From the Longs Peak Trailhead, follow the East Longs Peak Trail. The trail starts through a thick forest with gentle switchbacks. At approximately 0.5 miles you will reach a junction: stay left. The trail continues to follow the Alpine Brook through the forest and passes Goblins Forest. There are a few campsites within Goblins Forest, but for the day hiker, continue along the path. The trail eventually crosses Alpine Brook via a wood bridge. There are a few good photo opportunities to capture the mountain landscape here.
The trail will begin to ascend up to a thinning forest, and a view of the Twin Peaks to the east appear. Before long you are above tree line and approaching the tundra at 11,000 feet, where initial views of Mount Meeker and Longs Peak appear. Continuing along the trail, you will reach another signed junction: stay left. The trail will continue to gain moderate elevation through a designated trail toward the Chasm Lake Trail junction. This is a good spot to catch your breath for the upcoming traverse toward Granite Pass.
The traverse is moderately long before reaching Granite Pass. From Granite Pass, the view to the north begins to reveal Rocky Mountain National Park. Continue along the switchbacks up to the North Boulder Field. Longs Peak will now be in your scope as you ascend the mountain.

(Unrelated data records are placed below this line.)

File: config.mk
export PLATFORM = sky130hd
export DESIGN_NAME = hdlc_rx_deframer
export DESIGN_NICKNAME = d
export VERILOG_FILES = /design/src/rtl/hdlc_rx_pkg.sv /design/src/rtl/hdlc_rx_pattern_detect.sv /design/src/rtl/hdlc_rx_deframer.sv
export SDC_FILE = /design/constraint.sdc
export NUM_CORES = 1
export LEC_CHECK = 0
export CAP_MARGIN = 20
export CORE_UTILIZATION = 55
export CTS_BUF_LIST = sky130_fd_sc_hd__clkbuf_8
export DETAILED_ROUTE_END_ITERATION = 6
export GPL_ROUTABILITY_DRIVEN = 0
export PLACE_DENSITY = 0.86
export SETUP_SLACK_MARGIN = 0.02
export SLEW_MARGIN = 20
export SYNTH_ARGS = -nofsm -noshare
export SYNTH_HDL_FRONTEND = slang
export SYNTH_SLANG_ARGS = --single-unit
File: constraint.sdc
create_clock -name Clk -period 1.91 [get_ports Clk]
set_input_delay 0.382 -clock Clk [delete_from_list [all_inputs] [get_ports Clk]]
set_output_delay 0.382 -clock Clk [all_outputs]
set_load 0.05 [all_outputs]
File: src/rtl/hdlc_rx_pkg.sv
// Shared types and constants for the HDLC receive bit-level front end.
// No logic or latency of its own; no backpressure.
// The optional abort comparator is controlled by HDLC_RX_ABORT_DETECT_EN.
package hdlc_rx_pkg;

    typedef enum logic [1:0] {
        IDLE      = 2'd0,
        FLAG_SEEN = 2'd1,
        IN_FRAME  = 2'd2
    } rx_state_t;

    localparam logic [7:0] HDLC_FLAG  = 8'h7E;
    localparam logic [6:0] HDLC_ABORT = 7'h7F;
    localparam logic [2:0] STUFF_ONES = 3'd5;

    // Run-length of ones saturates so long runs (abort disabled) never wrap back to 5.
    function automatic logic [2:0] onesInc(input logic [2:0] cnt);
        return (cnt == 3'd7) ? cnt : cnt + 3'd1;
    endfunction

    function automatic logic [7:0] byteInc(input logic [7:0] cnt);
        return (cnt == 8'hFF) ? cnt : cnt + 8'd1;
    endfunction

endpackage

File: src/rtl/hdlc_rx_pattern_detect.sv
// Eight-bit delay line with data-eligibility mask and flag/abort compares (abort only with HDLC_RX_ABORT_DETECT_EN).
// Hits are combinational on the incoming bit; the exit bit is the one leaving the line this cycle.
// No backpressure: advances only on en, otherwise holds.
module hdlc_rx_pattern_detect
    import hdlc_rx_pkg::*;
(
    input  logic clk,
    input  logic rst,
    input  logic en,
    input  logic rxBit,
    input  logic hunting,
    output logic flagHit,
    output logic abortHit,
    output logic exitBit,
    output logic exitValid
);

    logic [7:0] sr;
    logic [7:0] vm;
    logic [7:0] srNext;

    assign srNext = {rxBit, sr[7:1]};
    assign flagHit = en && (srNext == HDLC_FLAG);

`ifdef HDLC_RX_ABORT_DETECT_EN
    assign abortHit = en && (srNext[7:1] == HDLC_ABORT);
`else
    assign abortHit = 1'b0;
`endif

    assign exitBit   = sr[0];
    assign exitValid = en && vm[0];

    // A flag wipes the mask so none of its own bits ever leave as data.
    always_ff @(posedge clk) begin
        if (rst) begin
            sr <= 8'h00;
            vm <= 8'h00;
        end else if (en) begin
            sr <= srNext;
            vm <= flagHit ? 8'h00 : {~hunting, vm[7:1]};
        end
    end

endmodule

File: src/rtl/hdlc_rx_deframer.sv
// HDLC Rx deframer: flag hunt, abort detect (HDLC_RX_ABORT_DETECT_EN), zero de-stuffing, LSB-first byte assembly.
// Strobes registered one cycle after the causing edge; a data byte appears 8 enabled cycles after its last bit.
// No backpressure: consumer must accept every strobe; RxEN=0 freezes all state.
module hdlc_rx_deframer
    import hdlc_rx_pkg::*;
#(
    parameter int MIN_BYTES = 4
) (
    input  logic       Clk,
    input  logic       Rst,
    input  logic       Rx,
    input  logic       RxEN,
    output logic [7:0] Rx_Data,
    output logic       Rx_NewByte,
    output logic       Rx_ValidFrame,
    output logic       Rx_FlagDetect,
    output logic       Rx_AbortDetect,
    output logic       Rx_EoF,
    output logic       Rx_FrameError,
    output logic       ZeroDetect
);

    localparam logic [7:0] MinBytes = 8'(MIN_BYTES);

    rx_state_t  state, stateNext;
    logic [2:0] bitCnt, bitCntNext;
    logic [7:0] byteCnt, byteCntNext;
    logic [2:0] onesCnt, onesNext;
    logic [7:0] asmReg, asmNext;
    logic [7:0] dataNext;
    logic       newByteNext, eofNext, errNext, abortNext, zeroNext;

    logic flagHit, abortHit, exitBit, exitValid;

    hdlc_rx_pattern_detect uPattern (
        .clk       (Clk),
        .rst       (Rst),
        .en        (RxEN),
        .rxBit     (Rx),
        .hunting   (state == IDLE),
        .flagHit   (flagHit),
        .abortHit  (abortHit),
        .exitBit   (exitBit),
        .exitValid (exitValid)
    );

    always_comb begin
        stateNext   = state;
        bitCntNext  = bitCnt;
        byteCntNext = byteCnt;
        onesNext    = onesCnt;
        asmNext     = asmReg;
        dataNext    = Rx_Data;
        newByteNext = 1'b0;
        eofNext     = 1'b0;
        errNext     = 1'b0;
        abortNext   = 1'b0;
        zeroNext    = 1'b0;

        // The exit bit is handled first so a byte finishing on the closing
        // flag edge is counted before the frame is judged.
        if (state != IDLE) begin
            if (exitValid) begin
                if (!exitBit && (onesCnt == STUFF_ONES)) begin
                    zeroNext = 1'b1;
                    onesNext = 3'd0;
                end else begin
                    onesNext   = exitBit ? onesInc(onesCnt) : 3'd0;
                    asmNext    = {exitBit, asmReg[7:1]};
                    bitCntNext = bitCnt + 3'd1;
                    if (state == FLAG_SEEN) begin
                        stateNext = IN_FRAME;
                    end
                    if (bitCnt == 3'd7) begin
                        newByteNext = 1'b1;
                        dataNext    = asmNext;
                        byteCntNext = byteInc(byteCnt);
                    end
                end
            end else if (RxEN) begin
                onesNext = 3'd0;
            end
        end

        if (flagHit) begin
            if (stateNext == IN_FRAME) begin
                eofNext = 1'b1;
                errNext = (bitCntNext != 3'd0) || (byteCntNext < MinBytes);
            end
            stateNext   = FLAG_SEEN;
            bitCntNext  = 3'd0;
            byteCntNext = 8'd0;
            onesNext    = 3'd0;
        end else if (abortHit && (state != IDLE)) begin
            abortNext   = 1'b1;
            stateNext   = IDLE;
            bitCntNext  = 3'd0;
            byteCntNext = 8'd0;
            onesNext    = 3'd0;
        end
    end

    always_ff @(posedge Clk) begin
        if (Rst) begin
            state          <= IDLE;
            bitCnt         <= 3'd0;
            byteCnt        <= 8'd0;
            onesCnt        <= 3'd0;
            asmReg         <= 8'h00;
            Rx_Data        <= 8'h00;
            Rx_NewByte     <= 1'b0;
            Rx_ValidFrame  <= 1'b0;
            Rx_FlagDetect  <= 1'b0;
            Rx_AbortDetect <= 1'b0;
            Rx_EoF         <= 1'b0;
            Rx_FrameError  <= 1'b0;
            ZeroDetect     <= 1'b0;
        end else begin
            if (RxEN) begin
                state         <= stateNext;
                bitCnt        <= bitCntNext;
                byteCnt       <= byteCntNext;
                onesCnt       <= onesNext;
                asmReg        <= asmNext;
                Rx_Data       <= dataNext;
                Rx_ValidFrame <= (stateNext == IN_FRAME);
            end
            Rx_NewByte     <= RxEN && newByteNext;
            Rx_FlagDetect  <= RxEN && flagHit;
            Rx_AbortDetect <= RxEN && abortNext;
            Rx_EoF         <= RxEN && eofNext;
            Rx_FrameError  <= RxEN && errNext;
            ZeroDetect     <= RxEN && zeroNext;
        end
    end

endmodule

A designated outhouse is a prominent landmark at the beginning of the boulder field and a good stopping point. The boulder field is the beginning of the technical approach. Route finding will be needed as you follow the manmade cairns through the boulder field up toward the prominent Keyhole. The pitch intensifies, and you will begin to feel the elevation. Plan ahead of time and put on a windbreaker, as the Keyhole tends to be very windy.
From the Keyhole, traverse south following the painted bullseyes. You will be tracking toward the bottom of the Trough. The Trough, at 13,300 feet, is a 600-foot vertical ascent that seems neverending. Make sure you take some time to catch your breath, as the altitude will begin playing a factor. At the top of the Trough there is a short, steep pitch that requires precise footholds. It can get congested in this area.

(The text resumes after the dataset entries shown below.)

===== config.mk =====
export PLATFORM = sky130hd
export DESIGN_NAME = div_seq
export DESIGN_NICKNAME = d
export VERILOG_FILES = /design/src/rtl/cpu_pkg.sv /design/src/rtl/div_step.sv /design/src/rtl/div_seq.sv
export SDC_FILE = /design/constraint.sdc
export NUM_CORES = 1
export LEC_CHECK = 0
export ABC_AREA = 1
export ABC_CLOCK_PERIOD_IN_PS = 6100
export CAP_MARGIN = 25
export CORE_ASPECT_RATIO = 1.4
export CORE_MARGIN = 2
export CORE_UTILIZATION = 45
export DETAILED_ROUTE_END_ITERATION = 7
export GPL_ROUTABILITY_DRIVEN = 0
export GPL_TIMING_DRIVEN = 1
export PLACE_DENSITY = 0.7
export SYNTH_ARGS = -nofsm -noshare
export SYNTH_HDL_FRONTEND = slang
export SYNTH_SLANG_ARGS = --single-unit
export TNS_END_PERCENT = 30

===== constraint.sdc =====
create_clock -name clk -period 6.1 [get_ports clk]
set_clock_uncertainty 0.05 [all_clocks]
set_input_delay 0.61 -clock clk [delete_from_list [all_inputs] [get_ports clk]]
set_output_delay 0.61 -clock clk [all_outputs]
set_load 0.05 [all_outputs]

Once this pitch has been accomplished, the Narrows appears. The Narrows is an exposed southwest facing obstacle that requires focus and deliberate foot placement. The span lasts approximately 200 yards before reaching the Homestretch.

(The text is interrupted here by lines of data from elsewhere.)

### src/rtl/fpu_round_rne.sv
// Normalises a 48-bit significand product (1.x * 1.x, so the leading one is
// at bit 47 or 46), rounds to nearest-even and produces the biased exponent
// field plus saturation flags. Purely combinational.
module fpu_round_rne
    import fpu_pkg::*;
(
    input  logic [47:0]       prod,
    input  logic signed [9:0] exp_in,   // 2*e_s - bias, before normalisation
    output logic [22:0]       frac,
    output logic [7:0]        exp_out,
    output logic              overflow,
    output logic              underflow
);

    logic [23:0]       sig;
    logic              guard;
    logic              rnd;
    logic              sticky;
    logic              round_up;
    logic [24:0]       sig_rnd;
    logic signed [9:0] e_norm;
    logic signed [9:0] e_final;

    // Normalise, round to nearest-even, fold any rounding carry into the exponent.
    always_comb begin
        // NOTE: every output of a combinational block gets a default first so
        // no path leaves it unassigned, which would infer a latch.
        sig      = prod[46:23];
        guard    = prod[22];
        rnd      = prod[21];
        sticky   = |prod[20:0];
        e_norm   = exp_in;
        frac     = '0;
        e_final  = exp_in;

        if (prod[47]) begin
            sig    = prod[47:24];
            guard  = prod[23];
            rnd    = prod[22];
            sticky = |prod[21:0];
            e_norm = exp_in + 10'sd1;
        end

        // Round up above the halfway point, or at exactly half when LSB is odd.
        round_up = guard & (rnd | sticky | sig[0]);
        sig_rnd  = {1'b0, sig} + {24'd0, round_up};

        if (sig_rnd[24]) begin
            // 1.111..1 rounded up to 10.000..0: fraction is zero, exponent +1.
            frac    = '0;
            e_final = e_norm + 10'sd1;
        end else begin
            frac    = sig_rnd[22:0];
            e_final = e_norm;
        end

        overflow  = (e_final >= 10'sd255);
        underflow = (e_final <= 10'sd0);
        exp_out   = e_final[7:0];
    end

endmodule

The Homestretch is a steep, almost vertical rock climb up to the summit. Continue following the bullseyes for the best approach. Careful foot placements along the main cracks will help aid in good traction. The Homestretch is about 100 yards up. After completing this section, you will reach the flat and expansive summit of Longs Peak.
Take in the views, as they are impressive, but keep an eye on the weather. Things up at 14,255 feet change fast, and it is important that you leave enough time to descend. Make sure you try and reach the summit before noon, as afternoon summer monsoons are common. Also, keep in mind that you are only half way to your car, and the descent often takes a harder toll on the knees and body. Continue the way you came following the bullseyes. Usually the descent shaves an hour off of the time it took to ascend.